Diagnosis is made based on clinical criteria, involving the presence of two major criteria, or one major and two minor criteria. Genetic testing can also be performed to identify PTCH1 mutations.

Major Criteria

  • Multiple Basal Cell Carcinomas: More than two occurring over a lifetime or one under the age of 30.
  • Odontogenic Keratocysts of the Jaw: Diagnosed histologically, particularly when occurring in younger patients.
  • Three or More Palmar or Plantar Pits: Small pits in the skin of the palms of the hands or soles of the feet.
  • Bilamellar Calcification of the Falx Cerebri: Seen on skull imaging.
  • Bifid, Fused, or Markedly Splayed Ribs: Rib anomalies detectable on radiological imaging.
  • First-Degree Relative with Gorlin Syndrome: A parent, sibling, or child diagnosed with the syndrome.

Minor Criteria

  • Macrocephaly: Disproportionately large head size, adjusted for height.
  • Congenital Malformations: Such as cleft lip or palate, frontal bossing, or “coarse face”.
  • Other Skeletal Abnormalities: Including Sprengel deformity, pectus deformity, or syndactyly.
  • Radiologic Abnormalities: Including bridging of the sella turcica, vertebral anomalies, or flame-shaped lucencies of the hands or feet.
  • Ovarian Fibroma: Generally, a benign tumor of the ovary.
  • Medulloblastoma: A type of brain tumour, particularly desmoplastic medulloblastoma.

Differential Diagnosis

  • Other causes of multiple basal cell carcinomas, such as xeroderma pigmentosum, need to be considered.

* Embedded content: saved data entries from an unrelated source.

<file path="src/hdl/rstc_pkg.sv">
// Constants and types of the reset source controller.
// Assumes a 200 MHz system clock and an APB register port.
package rstc_pkg;

  // ----------------------------------------------------------------
  // Register map
  // ----------------------------------------------------------------
  localparam logic [7:0] RSTC_CAUSE_IDX = 8'hef;
  localparam logic [11:0] RSTC_CAUSE_ADDR = {2'h0, RSTC_CAUSE_IDX, 2'h0};
  localparam int RSTC_ADDR_W = 12;
  localparam int RSTC_DATA_W = 32;
  localparam int RSTC_REG_W = 8;

  // ----------------------------------------------------------------
  // Bit positions in the cause register
  // ----------------------------------------------------------------
  localparam int RSTC_B_PIN = 0;
  localparam int RSTC_B_PWR = 1;
  localparam int RSTC_B_MCD = 2;
  localparam int RSTC_B_WDT = 3;
  localparam int RSTC_B_SW = 4;
  localparam int RSTC_B_CMP = 5;
  localparam int RSTC_B_FLASH = 6;
  localparam int RSTC_B_RTC = 7;

  // ----------------------------------------------------------------
  // Reset values
  // ----------------------------------------------------------------
  localparam logic [7:0] RSTC_FLAGS_POR = 8'h02;
  localparam logic RSTC_SUPPLY_EN_POR = 1'b1;
  localparam logic RSTC_SRC_EN_POR = 1'b0;

  // ----------------------------------------------------------------
  // Timing
  // ----------------------------------------------------------------
  localparam int RSTC_CLK_MHZ = 200;
  localparam int RSTC_MCD_TIMEOUT_US = 100;
  localparam int RSTC_MCD_TIMEOUT_CYC = RSTC_MCD_TIMEOUT_US * RSTC_CLK_MHZ;
  localparam int RSTC_HOLD_CYC = 16;
  localparam int RSTC_WDT_DIV = 12;

  // ----------------------------------------------------------------
  // Sequencer states
  // ----------------------------------------------------------------
  typedef enum logic [1:0] {
    RSTC_RUN = 2'b01,
    RSTC_HOLD = 2'b10
  } rstc_state_t;

endpackage : rstc_pkg

</file>
<file path="src/hdl/rstc_mcd_if.sv">
// Link between the reset controller and its clock loss detector.
// Assumes both ends run on the same system clock.
interface rstc_mcd_if;
  logic enable;
  logic clk_level;
  logic timeout;

  modport ctl (output enable, output clk_level, input timeout);
  modport mon (input enable, input clk_level, output timeout);
endinterface : rstc_mcd_if

</file>
<file path="src/hdl/rstc_top.sv">
// Reset source controller: merges reset sources, records the cause.
// Assumes APB master on i_clk; pin, comparator, supply and watched
// clock inputs are asynchronous; other events come from i_clk logic.

module rstc_top #(
  parameter int MCD_TIMEOUT_CYC = rstc_pkg::RSTC_MCD_TIMEOUT_CYC,
  parameter int HOLD_CYC = rstc_pkg::RSTC_HOLD_CYC
) (
  // Clock and power-on reset
  input wire logic i_clk,
  input wire logic i_rst_n,
  // APB slave
  input wire logic i_psel,
  input wire logic i_penable,
  input wire logic i_pwrite,
  input wire logic [rstc_pkg::RSTC_ADDR_W-1:0] i_paddr,
  input wire logic [rstc_pkg::RSTC_DATA_W-1:0] i_pwdata,
  output logic [rstc_pkg::RSTC_DATA_W-1:0] o_prdata,
  output logic o_pready,
  output logic o_pslverr,
  // Asynchronous sources
  input wire logic i_reset_pin_n,
  input wire logic i_comparator_out,
  input wire logic i_supply_low,
  input wire logic i_core_clock,
  // Power mode and comparator wake-up
  input wire logic i_low_power,
  input wire logic i_cmp_wake_en,
  // Watchdog
  input wire logic i_wdt_overflow,
  input wire logic i_wdt_disable,
  // Flash access checks
  input wire logic i_flash_write_enable,
  input wire logic i_flash_wr_above_lock,
  input wire logic i_flash_rd_above_lock,
  input wire logic i_fetch_above_lock,
  input wire logic i_flash_secure_block,
  input wire logic i_flash_wr_erase,
  // Real-time clock events
  input wire logic i_rtc_fail_det_en,
  input wire logic i_rtc_clk_slow,
  input wire logic i_rtc_alarm_en,
  input wire logic i_rtc_alarm_match,
  // Reset outputs
  output logic o_sys_reset,
  output logic o_reset_pin_out,
  output logic o_reset_pin_oe_n,
  output logic o_supply_mon_en,
  output logic o_wdt_enable,
  output logic o_wdt_tick
);

  localparam int HOLD_W = $clog2(HOLD_CYC + 1);
  localparam logic [HOLD_W-1:0] HOLD_LAST = HOLD_W'(HOLD_CYC - 1);
  localparam logic [3:0] WDT_LAST = 4'(rstc_pkg::RSTC_WDT_DIV - 1);

  // ----------------------------------------------------------------
  // Cause priority
  // ----------------------------------------------------------------
  function automatic logic [7:0] pick_cause(input logic [7:0] src);
    logic [7:0] one;
    one = '0;
    if (src[rstc_pkg::RSTC_B_PWR]) one[rstc_pkg::RSTC_B_PWR] = 1'b1;
    else if (src[rstc_pkg::RSTC_B_PIN]) one[rstc_pkg::RSTC_B_PIN] = 1'b1;
    else if (src[rstc_pkg::RSTC_B_MCD]) one[rstc_pkg::RSTC_B_MCD] = 1'b1;
    else if (src[rstc_pkg::RSTC_B_CMP]) one[rstc_pkg::RSTC_B_CMP] = 1'b1;
    else if (src[rstc_pkg::RSTC_B_WDT]) one[rstc_pkg::RSTC_B_WDT] = 1'b1;
    else if (src[rstc_pkg::RSTC_B_FLASH]) one[rstc_pkg::RSTC_B_FLASH] = 1'b1;
    else if (src[rstc_pkg::RSTC_B_RTC]) one[rstc_pkg::RSTC_B_RTC] = 1'b1;
    else if (src[rstc_pkg::RSTC_B_SW]) one[rstc_pkg::RSTC_B_SW] = 1'b1;
    return one;
  endfunction : pick_cause

  rstc_pkg::rstc_state_t state_q;
  logic [3:0] sync1_q;
  logic [3:0] sync2_q;
  logic pin_n_s;
  logic cmp_s;
  logic supply_low_s;
  logic core_clk_s;
  logic [7:0] flags_q;
  logic [7:0] cause_q;
  logic [7:0] src_d;
  logic mcd_en_q;
  logic cmp_en_q;
  logic rtc_en_q;
  logic supply_en_q;
  logic sw_req_q;
  logic [HOLD_W-1:0] hold_q;
  logic level_hold;
  logic flash_fault;
  logic reg_hit;
  logic wr_fire;
  logic [3:0] div_q;
  logic [1:0] own_drv_q;
  rstc_mcd_if mcd_bus ();

  // ----------------------------------------------------------------
  // Input synchronisers
  // ----------------------------------------------------------------
  always_ff @(posedge i_clk or negedge i_rst_n) begin
    if (!i_rst_n) begin
      sync1_q <= 4'h1;
      sync2_q <= 4'h1;
    end else begin
      sync1_q <= {i_core_clock, i_supply_low, i_comparator_out, i_reset_pin_n};
      sync2_q <= sync1_q;
    end
  end

  assign pin_n_s = sync2_q[0];
  assign cmp_s = sync2_q[1];
  assign supply_low_s = sync2_q[2];
  assign core_clk_s = sync2_q[3];

  // ----------------------------------------------------------------
  // Clock loss detector
  // ----------------------------------------------------------------
  // gated in low power
  assign mcd_bus.enable = mcd_en_q && !i_low_power;
  assign mcd_bus.clk_level = core_clk_s;

  rstc_clk_loss #(
    .TIMEOUT_CYC(MCD_TIMEOUT_CYC)
  ) u_clk_loss (
    .i_clk(i_clk),
    .i_rst_n(i_rst_n),
    .bus(mcd_bus)
  );

  // ----------------------------------------------------------------
  // Source collection
  // ----------------------------------------------------------------
  // illegal flash access
  assign flash_fault = (i_flash_wr_above_lock && i_flash_write_enable) ||
    i_flash_rd_above_lock || i_fetch_above_lock || i_flash_secure_block ||
    (i_flash_wr_erase && !supply_en_q);

  always_comb begin
    src_d = '0;
    // pin reset, not gated, echo of own pin drive masked
    src_d[rstc_pkg::RSTC_B_PIN] = !pin_n_s && o_reset_pin_oe_n && own_drv_q == '0;
    src_d[rstc_pkg::RSTC_B_PWR] = supply_low_s && supply_en_q;
    src_d[rstc_pkg::RSTC_B_MCD] = mcd_bus.timeout;
    // active low comparator, low power wake-up gate
    src_d[rstc_pkg::RSTC_B_CMP] = cmp_en_q && !cmp_s && (!i_low_power || i_cmp_wake_en);
    // watchdog overflow, gated in low power
    src_d[rstc_pkg::RSTC_B_WDT] = i_wdt_overflow && !i_low_power;
    src_d[rstc_pkg::RSTC_B_FLASH] = flash_fault;
    // oscillator fail, alarm, works in low power
    src_d[rstc_pkg::RSTC_B_RTC] = rtc_en_q && ((i_rtc_fail_det_en && i_rtc_clk_slow) ||
      (i_rtc_alarm_en && i_rtc_alarm_match));
    src_d[rstc_pkg::RSTC_B_SW] = sw_req_q;
  end

  assign level_hold = src_d[rstc_pkg::RSTC_B_PIN] || src_d[rstc_pkg::RSTC_B_PWR] ||
    src_d[rstc_pkg::RSTC_B_CMP];

  // ----------------------------------------------------------------
  // Reset sequencer
  // ----------------------------------------------------------------
  // merge and record latest cause
  always_ff @(posedge i_clk or negedge i_rst_n) begin
    if (!i_rst_n) begin
      state_q <= rstc_pkg::RSTC_RUN;
      cause_q <= '0;
      hold_q <= '0;
      o_sys_reset <= 1'b1;
      flags_q <= rstc_pkg::RSTC_FLAGS_POR;
    end else begin
      unique case (state_q)
        rstc_pkg::RSTC_RUN: begin
          o_sys_reset <= 1'b0;
          hold_q <= '0;
          if (|src_d) begin
            state_q <= rstc_pkg::RSTC_HOLD;
            cause_q <= pick_cause(src_d);
            o_sys_reset <= 1'b1;
          end
        end
        rstc_pkg::RSTC_HOLD: begin
          if (hold_q != HOLD_LAST) begin
            hold_q <= hold_q + HOLD_W'(1);
          end else if (!level_hold) begin
            // flag set on exit, only latest cause
            state_q <= rstc_pkg::RSTC_RUN;
            flags_q <= cause_q;
            o_sys_reset <= 1'b0;
          end
        end
      endcase
    end
  end

  // ----------------------------------------------------------------
  // Reset pin drive
  // ----------------------------------------------------------------
  // only supply resets drive the pin
  always_ff @(posedge i_clk or negedge i_rst_n) begin
    if (!i_rst_n) begin
      o_reset_pin_out <= 1'b0;
      o_reset_pin_oe_n <= 1'b1;
      own_drv_q <= '0;
    end else begin
      o_reset_pin_out <= 1'b0;
      own_drv_q <= {own_drv_q[0], !o_reset_pin_oe_n};
      o_reset_pin_oe_n <= !(state_q == rstc_pkg::RSTC_HOLD &&
        cause_q[rstc_pkg::RSTC_B_PWR]);
    end
  end

  // ----------------------------------------------------------------
  // Watchdog enable and clock divider
  // ----------------------------------------------------------------
  // enabled and divided by 12 after any reset
  always_ff @(posedge i_clk or negedge i_rst_n) begin
    if (!i_rst_n) begin
      o_wdt_enable <= 1'b1;
      div_q <= '0;
      o_wdt_tick <= 1'b0;
    end else if (o_sys_reset) begin
      o_wdt_enable <= 1'b1;
      div_q <= '0;
      o_wdt_tick <= 1'b0;
    end else begin
      if (i_wdt_disable) begin
        o_wdt_enable <= 1'b0;
      end
      o_wdt_tick <= (div_q == WDT_LAST);
      div_q <= (div_q == WDT_LAST) ? 4'h0 : div_q + 4'h1;
    end
  end

  // ----------------------------------------------------------------
  // APB slave
  // ----------------------------------------------------------------
  assign reg_hit = (i_paddr == rstc_pkg::RSTC_CAUSE_ADDR);
  assign wr_fire = i_psel && i_penable && o_pready && i_pwrite && reg_hit &&
    state_q == rstc_pkg::RSTC_RUN;

  always_ff @(posedge i_clk or negedge i_rst_n) begin
    if (!i_rst_n) begin
      o_pready <= 1'b0;
      o_pslverr <= 1'b0;
      o_prdata <= '0;
    end else begin
      o_pready <= i_psel && !i_penable;
      o_pslverr <= i_psel && !i_penable && !reg_hit;
      o_prdata <= '0;
      if (i_psel && !i_penable && !i_pwrite && reg_hit) begin
        o_prdata <= {{(rstc_pkg::RSTC_DATA_W - rstc_pkg::RSTC_REG_W){1'b0}}, flags_q};
      end
    end
  end

  // ----------------------------------------------------------------
  // Source enables
  // ----------------------------------------------------------------
  // software enables kept across resets
  always_ff @(posedge i_clk or negedge i_rst_n) begin
    if (!i_rst_n) begin
      mcd_en_q <= rstc_pkg::RSTC_SRC_EN_POR;
      cmp_en_q <= rstc_pkg::RSTC_SRC_EN_POR;
      rtc_en_q <= rstc_pkg::RSTC_SRC_EN_POR;
    end else if (wr_fire) begin
      mcd_en_q <= i_pwdata[rstc_pkg::RSTC_B_MCD];
      cmp_en_q <= i_pwdata[rstc_pkg::RSTC_B_CMP];
      rtc_en_q <= i_pwdata[rstc_pkg::RSTC_B_RTC];
    end
  end

  // supply selection, only power resets restore it
  always_ff @(posedge i_clk or negedge i_rst_n) begin
    if (!i_rst_n) begin
      supply_en_q <= rstc_pkg::RSTC_SUPPLY_EN_POR;
      o_supply_mon_en <= rstc_pkg::RSTC_SUPPLY_EN_POR;
    end else begin
      if (state_q == rstc_pkg::RSTC_HOLD && cause_q[rstc_pkg::RSTC_B_PWR]) begin
        supply_en_q <= 1'b1;
      end else if (wr_fire) begin
        supply_en_q <= i_pwdata[rstc_pkg::RSTC_B_PWR];
      end
      o_supply_mon_en <= supply_en_q;
    end
  end

  // write of bit 4 requests a reset
  always_ff @(posedge i_clk or negedge i_rst_n) begin
    if (!i_rst_n) begin
      sw_req_q <= 1'b0;
    end else begin
      sw_req_q <= wr_fire && i_pwdata[rstc_pkg::RSTC_B_SW];
    end
  end

  // ----------------------------------------------------------------
  // Checks
  // ----------------------------------------------------------------
  chk_pin_reset_entry: assert property (
    @(posedge i_clk) disable iff (!i_rst_n)
    (state_q == rstc_pkg::RSTC_RUN && !pin_n_s && o_reset_pin_oe_n && own_drv_q == '0) |=>
      o_sys_reset && cause_q != '0
  ) else $error("pin reset not entered");
  chk_cause_on_exit: assert property (
    @(posedge i_clk) disable iff (!i_rst_n)
    (state_q == rstc_pkg::RSTC_HOLD) ##1 (state_q == rstc_pkg::RSTC_RUN) |->
      flags_q == $past(cause_q) && $onehot(flags_q)
  ) else $error("cause flags differ from recorded cause");
  chk_lp_gating: assert property (
    @(posedge i_clk) disable iff (!i_rst_n)
    i_low_power |-> !src_d[rstc_pkg::RSTC_B_WDT] && !mcd_bus.enable
  ) else $error("watchdog or clock loss active in low power");
  chk_pin_untouched: assert property (
    @(posedge i_clk) disable iff (!i_rst_n)
    !o_reset_pin_oe_n |-> $past(o_sys_reset) && $past(cause_q[rstc_pkg::RSTC_B_PWR])
  ) else $error("reset pin driven by internal source");
  chk_wdt_after_reset: assert property (
    @(posedge i_clk) disable iff (!i_rst_n)
    $fell(o_sys_reset) |-> o_wdt_enable and
      (##1 (!o_sys_reset) [*8] ##1 (!o_sys_reset) [*3] |=> o_wdt_tick)
  ) else $error("watchdog not enabled at divided rate");
  chk_sw_force: assert property (
    @(posedge i_clk) disable iff (!i_rst_n)
    wr_fire && i_pwdata[rstc_pkg::RSTC_B_SW] |=> ##1 o_sys_reset
  ) else $error("software force did not reset");
  chk_cmp_reset: assert property (
    @(posedge i_clk) disable iff (!i_rst_n)
    (state_q == rstc_pkg::RSTC_RUN && cmp_en_q && !cmp_s && !i_low_power) |=> o_sys_reset
  ) else $error("comparator reset not entered");
  chk_flash_reset: assert property (
    @(posedge i_clk) disable iff (!i_rst_n)
    (state_q == rstc_pkg::RSTC_RUN && i_flash_rd_above_lock) |=> o_sys_reset
  ) else $error("flash fault did not reset");
  chk_supply_kept: assert property (
    @(posedge i_clk) disable iff (!i_rst_n)
    (!wr_fire && !(state_q == rstc_pkg::RSTC_HOLD && cause_q[rstc_pkg::RSTC_B_PWR])) |=>
      $stable(supply_en_q)
  ) else $error("supply selection changed by other reset");

endmodule : rstc_top

</file>
<file path="src/hdl/rstc_clk_loss.sv">
// Clock loss detector: times how long the watched clock holds a level.
// Assumes clk_level is already synchronised to i_clk.
module rstc_clk_loss #(
  parameter int TIMEOUT_CYC = rstc_pkg::RSTC_MCD_TIMEOUT_CYC,
  parameter int CNT_W = $clog2(TIMEOUT_CYC + 1)
) (
  // Clock and reset
  input wire logic i_clk,
  input wire logic i_rst_n,
  // Controller side
  rstc_mcd_if.mon bus
);

  localparam logic [CNT_W-1:0] LAST = CNT_W'(TIMEOUT_CYC - 1);

  logic [CNT_W-1:0] cnt_q;
  logic level_q;
  logic timeout_q;

  // ----------------------------------------------------------------
  // Stuck level timer
  // ----------------------------------------------------------------
  // stuck clock timeout
  always_ff @(posedge i_clk or negedge i_rst_n) begin
    if (!i_rst_n) begin
      cnt_q <= '0;
      level_q <= 1'b0;
      timeout_q <= 1'b0;
    end else begin
      level_q <= bus.clk_level;
      timeout_q <= 1'b0;
      if (!bus.enable || (bus.clk_level != level_q)) begin
        cnt_q <= '0;
      end else if (cnt_q == LAST) begin
        cnt_q <= '0;
        timeout_q <= 1'b1;
      end else begin
        cnt_q <= cnt_q + CNT_W'(1);
      end
    end
  end

  assign bus.timeout = timeout_q;

  // ----------------------------------------------------------------
  // Checks
  // ----------------------------------------------------------------
  chk_mcd_full_window: assert property (
    @(posedge i_clk) disable iff (!i_rst_n)
    timeout_q |-> $past(cnt_q) == LAST && $past(bus.enable)
  ) else $error("clock loss timeout without full stuck window");

endmodule : rstc_clk_loss

</file>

However, these typically lack the systemic features of Gorlin syndrome.
  • Multiple odontogenic keratocysts can be seen in other conditions such as Ehlers-Danlos syndrome, but these conditions lack the other cutaneous and skeletal features of Gorlin syndrome.

Management

Management of Gorlin syndrome includes regular skin checks to monitor for new basal cell carcinomas, regular dental examinations and imaging to detect new keratocysts, and genetic counselling for family members. Basal cell carcinomas can be treated with local resection or topical agents, while keratocysts may require surgical removal.

Memory Aid

  • G – Genetic: Inherited condition caused by mutations in the PTCH1 gene.
  • O – Odontogenic Keratocysts: Mandibular cysts that are characteristic of the syndrome.
  • R – Rib Anomalies: Bifid, fused, or missing ribs are common.
  • L – Lamellar Calcification of the Falx Cerebri: Calcification in the brain, detectable on imaging.
  • I – Increased Risk of Basal Cell Carcinomas: Numerous basal cell carcinomas at a young age.
  • N – Nevi: Multiple skin nevi are common.